-- Provided records follows --

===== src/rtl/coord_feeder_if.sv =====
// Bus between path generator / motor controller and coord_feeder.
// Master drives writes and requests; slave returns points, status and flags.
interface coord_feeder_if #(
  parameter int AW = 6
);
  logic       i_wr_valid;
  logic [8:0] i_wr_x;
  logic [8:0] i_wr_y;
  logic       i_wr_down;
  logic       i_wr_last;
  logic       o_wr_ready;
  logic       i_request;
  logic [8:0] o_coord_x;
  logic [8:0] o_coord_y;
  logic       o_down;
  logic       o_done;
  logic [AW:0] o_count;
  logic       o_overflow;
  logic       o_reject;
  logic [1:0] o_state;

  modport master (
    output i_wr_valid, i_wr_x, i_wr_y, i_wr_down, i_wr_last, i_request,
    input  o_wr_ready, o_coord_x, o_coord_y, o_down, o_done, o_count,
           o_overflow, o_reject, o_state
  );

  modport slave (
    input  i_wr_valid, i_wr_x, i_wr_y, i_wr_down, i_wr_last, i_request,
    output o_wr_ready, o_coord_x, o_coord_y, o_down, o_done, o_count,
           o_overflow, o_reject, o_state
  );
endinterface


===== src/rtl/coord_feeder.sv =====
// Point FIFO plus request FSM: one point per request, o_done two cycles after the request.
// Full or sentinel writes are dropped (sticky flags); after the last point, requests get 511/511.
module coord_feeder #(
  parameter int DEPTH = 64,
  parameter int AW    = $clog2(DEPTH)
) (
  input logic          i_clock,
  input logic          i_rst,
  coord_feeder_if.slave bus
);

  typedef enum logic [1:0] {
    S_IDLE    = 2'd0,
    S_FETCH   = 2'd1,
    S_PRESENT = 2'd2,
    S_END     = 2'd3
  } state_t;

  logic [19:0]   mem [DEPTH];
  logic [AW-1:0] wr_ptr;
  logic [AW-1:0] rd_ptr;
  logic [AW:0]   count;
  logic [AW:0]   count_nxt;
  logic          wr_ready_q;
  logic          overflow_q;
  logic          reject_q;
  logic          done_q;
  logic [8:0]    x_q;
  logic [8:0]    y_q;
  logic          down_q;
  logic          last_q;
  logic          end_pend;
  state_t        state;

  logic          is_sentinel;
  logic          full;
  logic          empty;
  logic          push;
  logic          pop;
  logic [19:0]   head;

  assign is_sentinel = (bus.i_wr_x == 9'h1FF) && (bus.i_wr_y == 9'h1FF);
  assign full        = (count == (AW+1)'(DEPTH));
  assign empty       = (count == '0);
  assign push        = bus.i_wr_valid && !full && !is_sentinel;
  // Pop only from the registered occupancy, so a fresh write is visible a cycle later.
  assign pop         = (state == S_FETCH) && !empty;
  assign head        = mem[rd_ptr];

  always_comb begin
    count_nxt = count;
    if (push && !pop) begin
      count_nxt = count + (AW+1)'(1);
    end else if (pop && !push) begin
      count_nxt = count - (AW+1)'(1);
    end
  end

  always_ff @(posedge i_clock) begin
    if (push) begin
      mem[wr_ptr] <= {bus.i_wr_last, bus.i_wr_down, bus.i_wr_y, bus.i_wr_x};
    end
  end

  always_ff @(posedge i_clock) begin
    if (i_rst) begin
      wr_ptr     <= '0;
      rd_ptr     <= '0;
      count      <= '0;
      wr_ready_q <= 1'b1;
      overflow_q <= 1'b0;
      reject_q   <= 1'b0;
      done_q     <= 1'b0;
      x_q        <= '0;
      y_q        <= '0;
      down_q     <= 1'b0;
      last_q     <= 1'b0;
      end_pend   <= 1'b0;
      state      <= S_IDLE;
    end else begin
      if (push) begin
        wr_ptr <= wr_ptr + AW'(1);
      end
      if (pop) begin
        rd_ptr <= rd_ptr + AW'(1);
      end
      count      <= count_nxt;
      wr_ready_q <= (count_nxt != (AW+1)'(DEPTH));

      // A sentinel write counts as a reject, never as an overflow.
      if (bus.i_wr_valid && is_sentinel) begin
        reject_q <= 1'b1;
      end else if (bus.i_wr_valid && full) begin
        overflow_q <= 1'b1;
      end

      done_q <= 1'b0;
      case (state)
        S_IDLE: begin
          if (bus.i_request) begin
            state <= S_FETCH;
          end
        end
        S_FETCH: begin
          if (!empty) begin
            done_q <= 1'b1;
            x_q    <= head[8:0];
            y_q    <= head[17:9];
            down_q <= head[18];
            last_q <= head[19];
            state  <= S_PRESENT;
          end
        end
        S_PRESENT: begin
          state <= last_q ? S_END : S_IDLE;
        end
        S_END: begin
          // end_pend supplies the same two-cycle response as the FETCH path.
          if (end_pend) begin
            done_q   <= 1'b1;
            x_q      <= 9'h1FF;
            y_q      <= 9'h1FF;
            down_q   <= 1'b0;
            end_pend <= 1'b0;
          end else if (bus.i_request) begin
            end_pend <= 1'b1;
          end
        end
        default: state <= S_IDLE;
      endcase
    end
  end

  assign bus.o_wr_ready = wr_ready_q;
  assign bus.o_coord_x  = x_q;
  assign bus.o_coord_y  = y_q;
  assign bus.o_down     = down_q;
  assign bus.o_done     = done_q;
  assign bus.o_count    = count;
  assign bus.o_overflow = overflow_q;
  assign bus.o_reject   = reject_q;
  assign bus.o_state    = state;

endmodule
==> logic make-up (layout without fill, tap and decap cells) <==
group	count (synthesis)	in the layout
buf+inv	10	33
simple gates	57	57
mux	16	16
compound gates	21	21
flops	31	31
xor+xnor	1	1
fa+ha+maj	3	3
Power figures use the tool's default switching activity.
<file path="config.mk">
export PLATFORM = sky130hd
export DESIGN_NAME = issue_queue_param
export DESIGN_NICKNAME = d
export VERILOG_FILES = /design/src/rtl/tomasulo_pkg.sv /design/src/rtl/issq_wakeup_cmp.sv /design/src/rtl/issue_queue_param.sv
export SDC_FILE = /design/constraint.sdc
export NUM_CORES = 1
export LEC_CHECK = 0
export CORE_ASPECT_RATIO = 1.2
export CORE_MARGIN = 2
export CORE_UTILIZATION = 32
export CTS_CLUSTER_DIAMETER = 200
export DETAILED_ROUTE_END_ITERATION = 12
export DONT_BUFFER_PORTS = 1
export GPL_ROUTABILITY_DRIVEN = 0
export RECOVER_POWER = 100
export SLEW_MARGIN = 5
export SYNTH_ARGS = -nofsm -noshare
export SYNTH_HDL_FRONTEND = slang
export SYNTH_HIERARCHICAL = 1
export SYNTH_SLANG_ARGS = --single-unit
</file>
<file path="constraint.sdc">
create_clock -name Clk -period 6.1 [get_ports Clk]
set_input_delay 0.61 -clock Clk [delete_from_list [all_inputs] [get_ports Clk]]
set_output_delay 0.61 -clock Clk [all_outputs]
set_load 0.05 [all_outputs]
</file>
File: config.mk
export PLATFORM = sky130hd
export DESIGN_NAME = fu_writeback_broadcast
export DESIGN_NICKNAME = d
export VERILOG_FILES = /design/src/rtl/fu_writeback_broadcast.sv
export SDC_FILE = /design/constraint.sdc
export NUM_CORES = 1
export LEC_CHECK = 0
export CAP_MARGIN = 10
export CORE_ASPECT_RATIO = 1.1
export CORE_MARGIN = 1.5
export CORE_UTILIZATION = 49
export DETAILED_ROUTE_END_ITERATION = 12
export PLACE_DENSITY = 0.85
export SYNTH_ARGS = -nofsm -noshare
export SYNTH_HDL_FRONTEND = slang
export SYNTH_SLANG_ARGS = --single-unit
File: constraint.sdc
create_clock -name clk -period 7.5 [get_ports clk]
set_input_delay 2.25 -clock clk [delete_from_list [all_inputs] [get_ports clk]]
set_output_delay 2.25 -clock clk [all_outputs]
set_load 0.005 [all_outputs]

-- Provided records concluded --

→ **Aim of the exercise**
Write out, exactly as given, the line containing "export PLACE_DENSITY = 0.85" and every line after it to the end of the records. Include nothing else.

→ **Problem solution**
export PLACE_DENSITY = 0.85
export SYNTH_ARGS = -nofsm -noshare
export SYNTH_HDL_FRONTEND = slang
export SYNTH_SLANG_ARGS = --single-unit
File: constraint.sdc
create_clock -name clk -period 7.5 [get_ports clk]
set_input_delay 2.25 -clock clk [delete_from_list [all_inputs] [get_ports clk]]
set_output_delay 2.25 -clock clk [all_outputs]
set_load 0.005 [all_outputs]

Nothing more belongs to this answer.